[Collected data entries]
-- -- --
===== src/rtl/alu_bist_engine.sv =====
// Self-test driver for alu_unit: LFSR operands, cycling opcode, 16-bit MISR response compaction.
// One vector per cycle while busy; pass/done registered and held in DONE until start/abort/rst.
module alu_bist_engine #(
  parameter int          NUM_VECTORS  = 64,
  parameter logic [11:0] SEED         = 12'hACE,
  parameter logic [15:0] EXPECTED_SIG = 16'h0000
) (
  input  logic        clk,
  input  logic        rst,
  input  logic        start,
  input  logic        abort,
  input  logic [5:0]  alu_ans,
  output logic [5:0]  a,
  output logic [5:0]  b,
  output logic [2:0]  fxn,
  output logic        busy,
  output logic        done,
  output logic        pass,
  output logic [15:0] signature
);

  typedef enum logic [1:0] {S_IDLE, S_RUN, S_DONE} state_t;

  // An all-zero LFSR would lock up, so a zero seed is replaced by 1.
  localparam logic [11:0] SEED_EFF = (SEED == 12'h000) ? 12'h001 : SEED;
  localparam logic [11:0] LAST_VEC = 12'(NUM_VECTORS - 1);

  state_t      state_q, state_d;
  logic [11:0] lfsr_q, lfsr_d;
  logic [11:0] vec_cnt_q, vec_cnt_d;
  logic [15:0] misr_q, misr_d;
  logic        busy_q, busy_d;
  logic        done_q, done_d;
  logic        pass_q, pass_d;

  always_comb begin
    state_d   = state_q;
    lfsr_d    = lfsr_q;
    vec_cnt_d = vec_cnt_q;
    misr_d    = misr_q;
    // abort wins over start and over last-vector completion
    if (abort) begin
      state_d   = S_IDLE;
      lfsr_d    = 12'h000;
      vec_cnt_d = 12'h000;
      misr_d    = 16'h0000;
    end else begin
      case (state_q)
        S_IDLE, S_DONE: begin
          if (start) begin
            state_d   = S_RUN;
            lfsr_d    = SEED_EFF;
            vec_cnt_d = 12'h000;
            misr_d    = 16'h0000;
          end
        end
        S_RUN: begin
          misr_d    = {misr_q[14:0], misr_q[15] ^ misr_q[14] ^ misr_q[12] ^ misr_q[3]}
                      ^ {10'b0, alu_ans};
          lfsr_d    = {lfsr_q[10:0], lfsr_q[11] ^ lfsr_q[10] ^ lfsr_q[9] ^ lfsr_q[3]};
          vec_cnt_d = vec_cnt_q + 12'h001;
          if (vec_cnt_q == LAST_VEC) state_d = S_DONE;
        end
        default: state_d = S_IDLE;
      endcase
    end
    busy_d = (state_d == S_RUN);
    done_d = (state_d == S_DONE);
    pass_d = done_d && (misr_d == EXPECTED_SIG);
  end

  always_ff @(posedge clk or posedge rst) begin
    if (rst) begin
      state_q   <= S_IDLE;
      lfsr_q    <= 12'h000;
      vec_cnt_q <= 12'h000;
      misr_q    <= 16'h0000;
      busy_q    <= 1'b0;
      done_q    <= 1'b0;
      pass_q    <= 1'b0;
    end else begin
      state_q   <= state_d;
      lfsr_q    <= lfsr_d;
      vec_cnt_q <= vec_cnt_d;
      misr_q    <= misr_d;
      busy_q    <= busy_d;
      done_q    <= done_d;
      pass_q    <= pass_d;
    end
  end

  assign a         = busy_q ? lfsr_q[11:6]     : 6'h00;
  assign b         = busy_q ? lfsr_q[5:0]      : 6'h00;
  assign fxn       = busy_q ? vec_cnt_q[2:0]   : 3'h0;
  assign busy      = busy_q;
  assign done      = done_q;
  assign pass      = pass_q;
  assign signature = misr_q;

endmodule


===== config.mk =====
export PLATFORM = sky130hd
export DESIGN_NAME = alu_bist_engine
export DESIGN_NICKNAME = d
export VERILOG_FILES = /design/src/rtl/alu_bist_engine.sv
export SDC_FILE = /design/constraint.sdc
export NUM_CORES = 1
export LEC_CHECK = 0
export CAP_MARGIN = 40
export CORE_MARGIN = 1
export CORE_UTILIZATION = 40
export CTS_CLUSTER_DIAMETER = 50
export DETAILED_ROUTE_END_ITERATION = 10
export PLACE_DENSITY = 0.74
export RECOVER_POWER = 50
export SETUP_SLACK_MARGIN = 0.15
export SLEW_MARGIN = 10
export SYNTH_ARGS = -nofsm -noshare
export SYNTH_HDL_FRONTEND = slang
export SYNTH_SLANG_ARGS = --single-unit

===== constraint.sdc =====
create_clock -name clk -period 2.15 [get_ports clk]
set_input_delay 0.3225 -clock clk [delete_from_list [all_inputs] [get_ports clk]]
set_output_delay 0.3225 -clock clk [all_outputs]
set_load 0.05 [all_outputs]

==> results.sh, run 1 <==
export IMPL_min_period_ns=1.90
export IMPL_slowest_stage="clkdlybuf4s50_1"
export IMPL_synthFlopType="dfrtp_1"
export IMPL_synthCells=213
export IMPL_dp_cells=325
export IMPL_first_pass_iters=4
export IMPL_critical_path_class="register to primary output"
export IMPL_vias=1786
export IMPL_setup_viol=0
export IMPL_crit_cells=1
export IMPL_cp_max_fo=5
export IMPL_ys_top_cells_by_area="dfrtp_1 (51%), a22o_1 (6.3%), and2_1 (4.5%)"
export IMPL_clk_path_buf_depth=2
export IMPL_core_area_um2=5240
export IMPL_synth_compound_area_share_pct=16.3
export IMPL_grt_antenna_before_repair=0
export IMPL_drt_iter0_markers=76
export IMPL_portBuffers=43
export IMPL_synth_cell_types=45
export IMPL_worstMarginPinSlew_ns=1.09
export IMPL_synth_edf_count=0
export IMPL_grt_util_all_layers_pct=17.8
export IMPL_synth_area_leader_cell="dfrtp_1"
export IMPL_seq_area_frac_synth_pct=50.6
export IMPL_finish_instance_area_um2=2810
export IMPL_startpoint_type="register"
export IMPL_die_area_um2=5860
export IMPL_globalplace_congestion=0.823
export IMPL_tns_ns=0
export IMPL_drt_drc_violations_left=0
export IMPL_worst_hold_path_num_cells=1
export IMPL_cts_resized=0
export IMPL_layout_setup_ws_ns=0.254
export IMPL_peakVddDrop_mv=0.266
export IMPL_maxCapViolCount=0
export IMPL_clkSinkCount=45
export IMPL_synth_simple_area_share_pct=23.3
export IMPL_drive_gt1_share_pct=14.4
export IMPL_synth_xor_area_share_pct=6.13
export IMPL_cp_num_buf_inv=1
export IMPL_finalClockSkew_ns=0.00645
export IMPL_rows=26
export IMPL_post_synth_mux_area_share_pct=0.506
export IMPL_dp_hpwl_um=3490
export IMPL_cts_setup_buffers=0
export IMPL_powerDensity_nw_per_um2=605
export IMPL_yosys_warnings=0
export IMPL_nFillCells=480
export IMPL_final_common_cell="dfrtp_1"
export IMPL_initial_utilization_pct=42.5
export IMPL_placed_cell_area_um2=2740
export IMPL_min_period_over_period_pct=88.2
export IMPL_cp_arrival_ns=1.57
export IMPL_synth_top_cell_area_share_pct=50.6
export IMPL_cts_buffers=5
export IMPL_avgSynthCellArea_um2=10.4
export IMPL_min_path_type="register to register"
export IMPL_slew_headroom_pct=27.4
export IMPL_totalWireLength_um=4850
export IMPL_clock_fmax_mhz=527
export IMPL_num_nets_final=273
export IMPL_rsz0062_at_grt="false"
export IMPL_end_kind="primary output"
export IMPL_status="completed"
export IMPL_synth_fa_ha_area_share_pct=0.562
export IMPL_ios=44
export IMPL_antennaDiodeCount=0
export IMPL_p_leak_uw=0.00125
export IMPL_cts_tree="done"
export IMPL_grt_max_degree=46
export IMPL_final_antenna_net_count=0
export IMPL_worstPathRequired_ns=1.83
export IMPL_dp_slack_ns=0.193
export IMPL_grt_pass1_wl_um=8220
export IMPL_yosys_register_bits=45
export IMPL_synthArstFlopShare_pct=100
export IMPL_crit_family="buffers and inverters"
export IMPL_synth_top_family_by_area="simple AND/OR/NAND/NOR gates"
export IMPL_grt_pass1_vias=1702
export IMPL_rrSetupSlack_ns=0.30
export IMPL_dieWidth_um=76.6
export IMPL_crit_chain="clkdlybuf4s50_1"
export IMPL_most_common_layout_cells="dfrtp_1 (45), clkdlybuf4s50_1 (26), nor2_1 (21), buf_4 (21)"
export IMPL_htreeDepth=2
export IMPL_clk_pin_slew_ns=0.08
export IMPL_r2r_cells=4
export IMPL_wl_per_cell_um=14.6
export IMPL_grt_overflow_total=0
export IMPL_synthesis_nets=224
export IMPL_fin_cells=333
export IMPL_clock_latency_ns=0.29
export IMPL_slew_violations=0
export IMPL_die_y_um=76.6
export IMPL_hold_buffers=0
export IMPL_finalHoldViolCount=0
export IMPL_cts_root_buf="clkbuf_8"
export IMPL_synthesis_area_um2=2220
export IMPL_vias_per_cell=5.36
export IMPL_max_stage_delay_ns=0.83
export IMPL_syn2layout_area_growth_pct=26.1
-- final cells by class --
type	count	area, um2	area share [%]
Multi-Input combinational cell	154	1040	37.1
Inverter	4	15.0	0.535
Sequential cell	45	1130	40.1
Tap cell	70	87.6	3.12
Timing Repair Buffer	52	452	16.1
Clock inverter	1	7.51	0.268
Clock buffer	7	76.3	2.72
-- power by group --
| group | leakage (uW) | internal (uW) | switching [uW] |
|---|---|---|---|
| combinational | 0.000592 | 107 | 181 |
| sequential | 0.000615 | 876 | 33.4 |
| clock | 0.0000385 | 230 | 269 |
| total | 0.00125 | 1210 | 484 |
-- synth_stat cells, types with 2 or more instances --
master and count:
nor2b_1 2, clkbuf_1 8, o21ai_0 9, xor2_1 6
o31ai_1 5, nor2_1 21, inv_1 4, o221ai_1 2
or4_1 6, a211oi_1 2, or3_1 4, and2_1 16
nand4_1 3, dfrtp_1 45, nor3_1 11, xnor2_1 7
nand2_1 10, a22o_1 16, o21a_1 2, nand2b_1 3
a21oi_1 7
-- sequential cells by signal, summed over array words and instances (netlist names) --
signal     flops
signature     16
lfsr_q        12
vec_cnt_q     12
state_q        2
busy           1
done           1
pass           1
-- logic make-up (layout without fill, tap and decap cells) --
group / after synthesis / in the layout
AO/OA/AOI/OAI: 49 / 49
XOR/XNOR: 14 / 14
adder cells (fa/ha/maj): 1 / 1
buffers and inverters: 14 / 64
flip-flops: 45 / 45
multiplexers: 1 / 1
AND/OR/NAND/NOR: 89 / 89
-- metal layers --
layer	part of all wire (%)	wire length, um	track usage [%]	vias up
met1	46	2240	22.7	878
li1	-	-	-	863
met3	3.2	156	3.35	7
met4	1.6	79	7.88	0
met5	0	0	0	-
met2	49	2370	29.4	38
-- stage by stage --
step / hold WS (ns) / power [uW] / utilization [%]
2_1_floorplan: 0.464 / 1120 / -
3_3_place_gp: 0.509 / 1220 / 52.2
3_5_place_dp: 0.507 / 1220 / 52.2
4_1_cts: 0.492 / 1720 / 53.8
5_1_grt: 0.556 / 1770 / 53.6
6_report: 0.528 / 1700 / 53.6
-- path summary, 6_finish.rpt --
path	end	start
min in group asynchronous	state_q[1]	rst
worst max register to register	pass	state_q[0]
worst max-delay path	signature[2]	signature[2]
max in group asynchronous	vec_cnt_q[10]	rst
worst min register to register	lfsr_q[8]	lfsr_q[7]
worst min-delay path	lfsr_q[8]	lfsr_q[7]
Power figures use the tool's default switching activity.
==> run 2, diff against run 1 <==
CORE_UTILIZATION = 51   (was 40)
GPL_TIMING_DRIVEN = 0   (was default)
PLACE_DENSITY = 0.89   (was 0.74)
SLEW_MARGIN = default   (was 10)
==> run 2 against run 1 <==
Net effect:
- count of clock-buffer cells in the layout fell by 1
- register-to-register slack worse by 0.03 ns
- utilization rose by 16 points
- sequential power hardly changed
- clock power is 29% higher
- via count rose by 2.3%
- design area increased by 1.3%
- non-clock buffer count grew 2
- critical path type unchanged
- largest cell class unchanged
==> results.sh, run 2 (synthesis results as in run 1) <==
export IMPL_die_area_um2=4630
export IMPL_cp_arrival_ns=1.61
export IMPL_netSwitchingPower_uw=515
export IMPL_min_period_over_period_pct=89.8
export IMPL_swShare_pct=27.9
export IMPL_clock_fmax_mhz=518
export IMPL_core_area_um2=4090
export IMPL_cp_max_fo=7
export IMPL_crit_chain="clkdlybuf4s50_1"
export IMPL_hold_buffers=0
export IMPL_rsz0062_at_grt="true"
export IMPL_cts_tree="done"
export IMPL_totalWireLength_um=5130
export IMPL_rr_startpoint="vec_cnt_q[8]"
export IMPL_placed_cell_area_um2=2740
export IMPL_startpoint_type="register"
export IMPL_drive_gt1_share_pct=12.1
export IMPL_globalplace_congestion=0.807
export IMPL_vias=1827
export IMPL_largest_register_ffs=16
export IMPL_cp_num_buf_inv=1
export IMPL_hold_ws_ns=0.513
export IMPL_clkSinkCount=45
export IMPL_cts_buffers=5
export IMPL_rows=23
export IMPL_slowest_stage="clkdlybuf4s50_1"
export IMPL_htreeDepth=2
export IMPL_ios=44
export IMPL_cts_root_buf="clkbuf_8"
export IMPL_first_pass_iters=4
export IMPL_dieWidth_um=68.0
export IMPL_slew_headroom_pct=50.1
export IMPL_rrSetupSlack_ns=0.27
export IMPL_slew_violations=0
export IMPL_utilization_pct=69.5
export IMPL_initial_utilization_pct=54.4
export IMPL_die_y_um=68.0
export IMPL_finish_instance_area_um2=2840
export IMPL_p_leak_uw=0.00126
export IMPL_seqPwrFrac_pct=49.3
export IMPL_worstMarginPinSlew_ns=0.748
export IMPL_clock_latency_ns=0.30
export IMPL_portBuffers=43
export IMPL_max_stage_delay_ns=0.85
export IMPL_grt_util_all_layers_pct=24.8
export IMPL_finalHoldViolCount=0
export IMPL_grt_pass1_vias=1681
export IMPL_clk_pin_slew_ns=0.08
export IMPL_power_frac_clock_pct=34.9
export IMPL_comb_power_share_pct=15.8
export IMPL_grt_overflow_total=0
export IMPL_final_common_cell="dfrtp_1"
export IMPL_most_common_layout_cells="dfrtp_1 (45), clkdlybuf4s50_1 (26), nor2_1 (21)"
export IMPL_maxCapViolCount=0
export IMPL_setup_viol=0
export IMPL_grt_max_degree=32
export IMPL_critical_path_class="register to primary output"
export IMPL_crit_family="buffers and inverters"
export IMPL_r2r_cells=4
export IMPL_min_path_type="input pin to asynchronous set/reset pin"
export IMPL_drt_iter0_markers=148
export IMPL_grt_antenna_before_repair=0
export IMPL_min_period_ns=1.93
export IMPL_p_int_uw=1330
export IMPL_wl_per_cell_um=16.3
export IMPL_powerDensity_nw_per_um2=649
export IMPL_final_antenna_net_count=0
export IMPL_worstPathRequired_ns=1.83
export IMPL_drt_drc_violations_left=0
export IMPL_peakVddDrop_mv=0.417
export IMPL_grt_pass1_wl_um=8300
export IMPL_syn2layout_area_growth_pct=27.7
export IMPL_vias_per_cell=5.80
export IMPL_dp_hpwl_um=3680
export IMPL_clk_path_buf_depth=2
export IMPL_r2r_end="pass"
export IMPL_end_kind="primary output"
export IMPL_antennaDiodeCount=0
export IMPL_num_nets_final=275
export IMPL_finalClockSkew_ns=0.00799
export IMPL_status="completed"
==> run 2: changes by cell type in the layout (fill, tap and decap cells not counted), sizes merged <==
| cell | delta |
|---|---|
| dlygate4sd2 | +5 |
| clkdlybuf4s15 | +9 |
| clkinvlp | -1 |
| bufinv | +1 |
| clkbuf | +6 |
| buf | -19 |
| inv | +1 |
==> run 2: metal layers <==
metal	vias to the layer above	wire length, um	part of all wire, %	global-route usage [%]
met5	-	0	0	0
met4	0	50	0.97	6.77
met3	6	290	5.6	6.00
met2	57	2530	49	39.5
met1	893	2260	44	33.6
li1	871	-	-	-
==> run 2: area by class of cell <==
class / instances / area, um2
buffer: 10 / 47.5
multi-input combinational: 154 / 1040
inverter: 4 / 15.0
clock buffer: 6 / 72.6
fill: 330 / 1240
timing repair buffer: 44 / 435
sequential: 45 / 1130
tap: 50 / 62.6
clock inverter: 2 / 38.8
==> run 2: worst max path at each step <==
| stage | start | endpoint | slack, ns | cells past startpoint |
|---|---|---|---|---|
| final | busy | busy | 0.22 | 1 |
| after global routing | state_q[1] | vec_cnt_q[7] | 0.13 | 5 |
| after floorplan | signature[10] | pass | 0.32 | 4 |
| after CTS | busy | b[2] | 0.08 | 3 |
| after detailed placement | abort | lfsr_q[8] | -0.27 | 5 |
| after global placement | abort | signature[14] | -0.19 | 5 |
==> run 2: power groups by stage <==
stage,Clock [uW],Sequential [uW],Combinational [uW]
after floorplan,0,946,171
after global placement,0,923,286
after detailed placement,0,924,299
after CTS,649,908,297
after global routing,687,914,314
final,644,908,291
==> run 2: what timing repair did <==
item	in CTS	in global routing
pin swaps	0	0
cloned	0	0
gates resized for setup	35	8
buffers inserted	0	0
endpoints found under the setup margin	26	31
hold endpoints to repair	0	0
==> run 2: through the flow <==
step | total power, uW | setup WS (ns) | setup TNS, ns | std cells
after detailed placement | 1220 | -0.270 | -2.64 | 307
after global placement | 1210 | -0.191 | -6.81 | 306
after CTS | 1850 | 0.0808 | 0 | 315
after global routing | 1910 | 0.128 | 0 | 315
final | 1840 | 0.219 | 0 | 315
after floorplan | 1120 | 0.324 | 0 | 213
-- -- --
## THE TASK
From the data above, reproduce word for word the lines running from the line with "buffers and inverters: 14 / 64" to the line with "2_1_floorplan: 0.464 /", ends included.

## SOLVED EXERCISE
buffers and inverters: 14 / 64
flip-flops: 45 / 45
multiplexers: 1 / 1
AND/OR/NAND/NOR: 89 / 89
-- metal layers --
layer	part of all wire (%)	wire length, um	track usage [%]	vias up
met1	46	2240	22.7	878
li1	-	-	-	863
met3	3.2	156	3.35	7
met4	1.6	79	7.88	0
met5	0	0	0	-
met2	49	2370	29.4	38
-- stage by stage --
step / hold WS (ns) / power [uW] / utilization [%]
2_1_floorplan: 0.464 / 1120 / -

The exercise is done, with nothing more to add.